Results • Linux load balancer produced between 8 and 18 percent speedups for the heavy cachebuster tasks. • With the addition of OBS-X, cachebuster performance increased between 12 percent and 62 percent. • WHY ??? • OBS-X distributed the cache-heavy tasks across LLC groups, so it minimizes the scheduling of heavy tasks together
Policy: Addressing fairness • Under this policy (implemented as OBS-C), the system computes the difference in weights between any coscheduled tasks and transfers CPU time (tcredit) proportionally from the heavier to the lighter task
Policy: Accommodating functional asymmetry • Simulate functional asymmetry in an existing multicore system. • used CPU-specific flags to disable floating-point (FP) and SIMD instructions (including MMX and streaming SIMD) instructions on a subset of cores in the system • A second version of the policy (OBS-F2) monitors the task after it migrates
Another Feature of the policy • OBS-F tracks the accumulation of unavailable instructions over time (total number and number of faulting quanta). Using the task’s history, OBS-F can determine that the frequency of faulting instructions is high enough that the task should be banned from a core for the rest of its life in the system, saving both migration costs and cache interference caused by a task’s frequently moving to and from FP-enabled cores.

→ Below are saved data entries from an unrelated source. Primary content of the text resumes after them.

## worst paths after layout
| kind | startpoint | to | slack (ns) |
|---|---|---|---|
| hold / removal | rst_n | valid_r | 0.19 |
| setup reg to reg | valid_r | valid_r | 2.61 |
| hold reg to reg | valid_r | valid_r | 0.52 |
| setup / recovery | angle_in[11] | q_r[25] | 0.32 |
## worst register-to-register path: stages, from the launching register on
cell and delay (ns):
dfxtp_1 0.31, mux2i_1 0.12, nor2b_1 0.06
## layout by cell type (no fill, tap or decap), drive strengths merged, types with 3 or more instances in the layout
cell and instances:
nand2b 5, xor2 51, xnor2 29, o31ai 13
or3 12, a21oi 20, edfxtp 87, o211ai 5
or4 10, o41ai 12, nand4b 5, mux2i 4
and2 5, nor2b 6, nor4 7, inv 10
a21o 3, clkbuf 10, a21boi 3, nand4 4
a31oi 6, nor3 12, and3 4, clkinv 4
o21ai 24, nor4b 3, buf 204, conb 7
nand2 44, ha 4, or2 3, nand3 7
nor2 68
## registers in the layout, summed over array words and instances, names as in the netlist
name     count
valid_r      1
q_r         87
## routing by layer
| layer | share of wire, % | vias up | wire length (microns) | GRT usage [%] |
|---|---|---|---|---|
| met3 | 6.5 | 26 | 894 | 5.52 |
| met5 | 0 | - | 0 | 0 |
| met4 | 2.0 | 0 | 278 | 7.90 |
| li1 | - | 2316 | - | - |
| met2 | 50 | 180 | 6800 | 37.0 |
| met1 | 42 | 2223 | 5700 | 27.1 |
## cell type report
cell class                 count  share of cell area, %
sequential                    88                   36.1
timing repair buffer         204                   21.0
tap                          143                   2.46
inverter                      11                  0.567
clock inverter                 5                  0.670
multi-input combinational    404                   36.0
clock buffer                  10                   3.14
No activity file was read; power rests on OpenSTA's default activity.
### config.mk
export PLATFORM = sky130hd
export DESIGN_NAME = uu_line_decoder
export DESIGN_NICKNAME = d
export VERILOG_FILES = /design/src/rtl/uuld_pkg.sv /design/src/rtl/uu_line_decoder.sv
export SDC_FILE = /design/constraint.sdc
export NUM_CORES = 1
export LEC_CHECK = 0
export ABC_CLOCK_PERIOD_IN_PS = 8400
export BUFFER_PORTS_ARGS = -buffer_cell sky130_fd_sc_hd__buf_4
export CAP_MARGIN = 20
export CORE_ASPECT_RATIO = 1.4
export CORE_UTILIZATION = 50
export DETAILED_ROUTE_END_ITERATION = 8
export PLACE_DENSITY = 0.69
export SLEW_MARGIN = 30
export SYNTH_ARGS = -nofsm -noshare
export SYNTH_HDL_FRONTEND = slang
export SYNTH_SLANG_ARGS = --single-unit
### constraint.sdc
create_clock -name aclk -period 8.4 [get_ports aclk]
set_clock_uncertainty 0.1 [all_clocks]
set_input_delay 1.68 -clock aclk [delete_from_list [all_inputs] [get_ports aclk]]
set_output_delay 1.68 -clock aclk [all_outputs]
set_load 0.01 [all_outputs]
==> src/design/sir_epidemic_step.sv <==
// Discrete SIR epidemic step. Holds susceptible, infected and recovered counts
// as unsigned fixed point (FRAC_BITS fraction bits, 48-bit words). Each command
// word returns one result word with the counts after it. A load (full or
// infected only) goes from acceptance straight to the commit state. A step
// runs acceptance, 3 multiply passes for S*I on the shared 48x16 multiplier,
// 2 for the infection rate, 1 for recovery, 1 divider setup, 48 restoring
// divider steps by the population (one quotient bit per cycle), and the
// commit; the divider is skipped when the population is 0 or the quotient
// would exceed 48 bits. One word is worked on at a time; the next command
// is taken when the block returns to idle, while the last result may still
// wait in its output register. Configuration writes go through
// wr_en/wr_index/wr_data: 0 population, 1 infection rate, 2 recovery rate.
module sir_epidemic_step import sir_pkg::*; #(
    parameter int FRAC_BITS = FRAC_BITS_DEF
) (
    input  logic             clk,
    input  logic             rst_n,
    input  logic             wr_en,
    input  logic [IDX_W-1:0] wr_index,
    input  logic [CFG_W-1:0] wr_data,
    sir_in_if.sink           cmd,
    sir_out_if.source        result
);

    dp_cmd_t    dp_cmd;
    dp_status_t dp_status;
    logic       in_ready;
    logic       out_valid;

    sir_ctrl u_ctrl (
        .clk       (clk),
        .rst_n     (rst_n),
        .in_valid  (cmd.valid),
        .in_action (cmd.action),
        .in_ready  (in_ready),
        .out_valid (out_valid),
        .out_ready (result.ready),
        .cmd       (dp_cmd),
        .status    (dp_status)
    );

    sir_dp #(
        .FRAC_BITS (FRAC_BITS)
    ) u_dp (
        .clk       (clk),
        .rst_n     (rst_n),
        .wr_en     (wr_en),
        .wr_index  (wr_index),
        .wr_data   (wr_data),
        .cmd       (dp_cmd),
        .status    (dp_status),
        .sus_in    (cmd.sus_in),
        .inf_in    (cmd.inf_in),
        .rec_in    (cmd.rec_in),
        .sus_out   (result.sus_out),
        .inf_out   (result.inf_out),
        .rec_out   (result.rec_out),
        .saturated (result.saturated)
    );

    assign cmd.ready    = in_ready;
    assign result.valid = out_valid;

endmodule
==> src/flat_wrapper.sv <==
// flat-port wrapper written by rule: the top's interface ports become plain ports
module sir_epidemic_step_flat import sir_pkg::*;
#(
    parameter int FRAC_BITS = FRAC_BITS_DEF
)
  (clk, rst_n, wr_en, wr_index, wr_data, cmd_valid, cmd_action, cmd_sus_in, cmd_inf_in, cmd_rec_in, cmd_ready, result_valid, result_sus_out, result_inf_out, result_rec_out, result_saturated, result_ready);
  sir_in_if cmd_i ();
  sir_out_if result_i ();
  input  logic clk;
  input  logic rst_n;
  input  logic wr_en;
  input  logic [IDX_W-1:0] wr_index;
  input  logic [CFG_W-1:0] wr_data;
  input wire logic [$bits(cmd_i.valid)-1:0] cmd_valid;
  input wire logic [$bits(cmd_i.action)-1:0] cmd_action;
  input wire logic [$bits(cmd_i.sus_in)-1:0] cmd_sus_in;
  input wire logic [$bits(cmd_i.inf_in)-1:0] cmd_inf_in;
  input wire logic [$bits(cmd_i.rec_in)-1:0] cmd_rec_in;
  output wire logic [$bits(cmd_i.ready)-1:0] cmd_ready;
  output wire logic [$bits(result_i.valid)-1:0] result_valid;
  output wire logic [$bits(result_i.sus_out)-1:0] result_sus_out;
  output wire logic [$bits(result_i.inf_out)-1:0] result_inf_out;
  output wire logic [$bits(result_i.rec_out)-1:0] result_rec_out;
  output wire logic [$bits(result_i.saturated)-1:0] result_saturated;
  input wire logic [$bits(result_i.ready)-1:0] result_ready;
  assign cmd_i.valid = cmd_valid;
  assign cmd_i.action = cmd_action;
  assign cmd_i.sus_in = cmd_sus_in;
  assign cmd_i.inf_in = cmd_inf_in;
  assign cmd_i.rec_in = cmd_rec_in;
  assign cmd_ready = cmd_i.ready;
  assign result_valid = result_i.valid;
  assign result_sus_out = result_i.sus_out;
  assign result_inf_out = result_i.inf_out;
  assign result_rec_out = result_i.rec_out;
  assign result_saturated = result_i.saturated;
  assign result_i.ready = result_ready;
  sir_epidemic_step #(.FRAC_BITS(FRAC_BITS)) u_core (.clk(clk), .rst_n(rst_n), .wr_en(wr_en), .wr_index(wr_index), .wr_data(wr_data), .cmd(cmd_i), .result(result_i));
endmodule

Other observation-driven policies • Reducing functional-unit interference • Observation of contention will allow the OS to implement analogous policies - either to migrate a task somewhere with less contention or to credit CPU time back to a task that has suffered disproportionately from contention. • Multicore power management • Implementations allow cores to change power states independently. Initial research indicates that OS-level observation—of both hardware power events and per-task activity—will enable better power management policies. • For Example:tasks that are largely memory bound might run on a lower-power core and obtain similar performance, whereas computation-intensive tasks might benefit from migration to a higher-speed or higher- power core.
Virtualization: • Runtime observation of behavior is even more important for VMs because an even greater opacity prevents knowledge of what a VM is doing or will do next.
Write a simple program and execute it on windows: one with normal priority and other with one higher priority. And see how normal priority process suffers. Compare the same on Linux
Research Avenues • Needs more research in OS to manage cache • Change to kernel requires full understanding of OS kernel’s memory management and scheduler (atleast)…..they themselves are big research area. • Due to fast progress in processor technology and slow progress in OS kernel, OS kernel underutilize the functionality provided by modern multicore processor. This is could be another research area to explore how to better utilize processor to it full potential
Business Value • If we implement at least one of the above mentioned policy, then it could be a big turn-around for the new OS and add more business value to the OS vendor.
Summary • OS can help by making dynamic observations of task behavior and then implementing smarter policies based on the results of these observations.